Béla Julesz (born February 19, 1928 in Budapest , † December 31, 2003 ) was a Hungarian perceptual psychologist. He is considered a pioneer in cognitive science .

Life

Julesz graduated from Budapest University of Technology in 1950 as an electrical engineer and received his doctorate from the Hungarian Academy of Sciences in 1956 . Shortly afterwards he left Hungary with his wife and went to the USA, where he worked as a scientist at Bell Laboratories . From 1964 to 1982 he headed the Sensory and Perceptual Processes department and from 1983 to 1989 the Visual Perception Research department . From 1989 he was a professor at Rutgers University in the Faculty of Psychology. There he headed the newly created Laboratory of Vision Research , from 1999 until his death in 2003 as em. Professor Emeritus of the State of New Jersey.

He was visiting professor at the Massachusetts Institute of Technology and Fairchild Scholar at Caltech (1977 to 1979), where he was also a regular visiting professor in the winter semester in the Faculty of Biology from 1985 to 1993.

Julesz is known for experimental investigations into visual perception, for example in depth vision ( stereoscopy ). In 1959 he introduced his well-known random dot stereograms , pairs of images with randomly distributed points that differed only in small details, such as the displacement of a subgroup of points. If, for example, a group of random points is shifted horizontally, the viewer gets the impression of a shift in depth of the points. Julesz called these effects Cyclopean Vision (after the one-eyed Cyclops ), as they only arise when the images are combined in the brain and not in the respective eyes. He demonstrated experimentally that spatial perception only arises in the brain. Based on these ideas, his student Christopher Tyler developed autostereograms that use just one picture.
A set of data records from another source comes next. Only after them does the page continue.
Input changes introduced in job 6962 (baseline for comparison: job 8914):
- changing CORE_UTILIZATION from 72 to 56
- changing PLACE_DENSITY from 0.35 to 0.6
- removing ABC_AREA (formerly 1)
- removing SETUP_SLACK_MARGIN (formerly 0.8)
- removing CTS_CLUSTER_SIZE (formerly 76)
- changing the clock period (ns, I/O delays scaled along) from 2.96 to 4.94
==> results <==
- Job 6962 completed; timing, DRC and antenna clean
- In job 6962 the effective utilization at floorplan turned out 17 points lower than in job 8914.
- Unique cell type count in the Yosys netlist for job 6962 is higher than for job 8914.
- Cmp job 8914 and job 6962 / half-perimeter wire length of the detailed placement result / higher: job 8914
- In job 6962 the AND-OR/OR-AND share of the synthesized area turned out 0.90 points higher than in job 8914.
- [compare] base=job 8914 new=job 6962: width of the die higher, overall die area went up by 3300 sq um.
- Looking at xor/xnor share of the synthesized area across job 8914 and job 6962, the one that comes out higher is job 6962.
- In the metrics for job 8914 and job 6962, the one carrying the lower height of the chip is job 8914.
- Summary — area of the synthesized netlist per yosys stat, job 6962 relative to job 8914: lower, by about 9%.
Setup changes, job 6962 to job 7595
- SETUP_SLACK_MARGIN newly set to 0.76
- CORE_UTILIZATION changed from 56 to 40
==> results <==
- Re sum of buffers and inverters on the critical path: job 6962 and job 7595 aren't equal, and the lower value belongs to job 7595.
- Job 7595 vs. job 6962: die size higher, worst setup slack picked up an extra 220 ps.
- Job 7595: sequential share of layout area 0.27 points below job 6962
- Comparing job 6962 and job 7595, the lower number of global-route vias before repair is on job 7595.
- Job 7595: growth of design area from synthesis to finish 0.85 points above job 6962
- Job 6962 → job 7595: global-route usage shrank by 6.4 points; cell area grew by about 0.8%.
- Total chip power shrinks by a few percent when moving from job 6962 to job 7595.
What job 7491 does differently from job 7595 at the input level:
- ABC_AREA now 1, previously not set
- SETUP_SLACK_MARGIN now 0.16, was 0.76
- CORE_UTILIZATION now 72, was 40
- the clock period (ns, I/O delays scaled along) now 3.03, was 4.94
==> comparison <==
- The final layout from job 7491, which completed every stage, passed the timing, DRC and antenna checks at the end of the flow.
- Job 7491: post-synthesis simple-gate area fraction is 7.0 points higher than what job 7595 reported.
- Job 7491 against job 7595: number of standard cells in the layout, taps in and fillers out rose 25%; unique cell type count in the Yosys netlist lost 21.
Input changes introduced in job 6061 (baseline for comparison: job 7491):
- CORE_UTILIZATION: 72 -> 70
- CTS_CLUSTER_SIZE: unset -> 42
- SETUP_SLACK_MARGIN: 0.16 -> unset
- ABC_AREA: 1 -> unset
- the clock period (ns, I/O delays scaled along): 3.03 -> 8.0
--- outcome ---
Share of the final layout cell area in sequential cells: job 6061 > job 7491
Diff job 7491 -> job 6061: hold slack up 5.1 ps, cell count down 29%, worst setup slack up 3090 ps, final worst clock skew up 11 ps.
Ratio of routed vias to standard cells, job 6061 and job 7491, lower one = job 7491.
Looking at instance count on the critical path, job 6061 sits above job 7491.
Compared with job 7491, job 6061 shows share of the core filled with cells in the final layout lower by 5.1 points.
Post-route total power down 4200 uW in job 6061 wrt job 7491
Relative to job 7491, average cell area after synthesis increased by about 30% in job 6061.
Julesz's experiments were influential and model for many other experiments in perceptual psychology and also for measuring methods in ophthalmology.

Julesz also contributed to the understanding of the perception of surface textures. In 1962 he hypothesized that humans cannot distinguish textures with identical second-order statistics. It was refuted by him in 1973, but his statistical approach remained up-to-date. In 1981 he set up a Texton theory of texture perception, which is based on the perception of local aspects (textons) and, according to Julesz, pointed directly to the interaction of groups of neurons in the brain. He also did experiments on controlling attention in visual perception.

He was also an early exponent of digital art and exhibited in New York City with A. Michael Noll in 1965 .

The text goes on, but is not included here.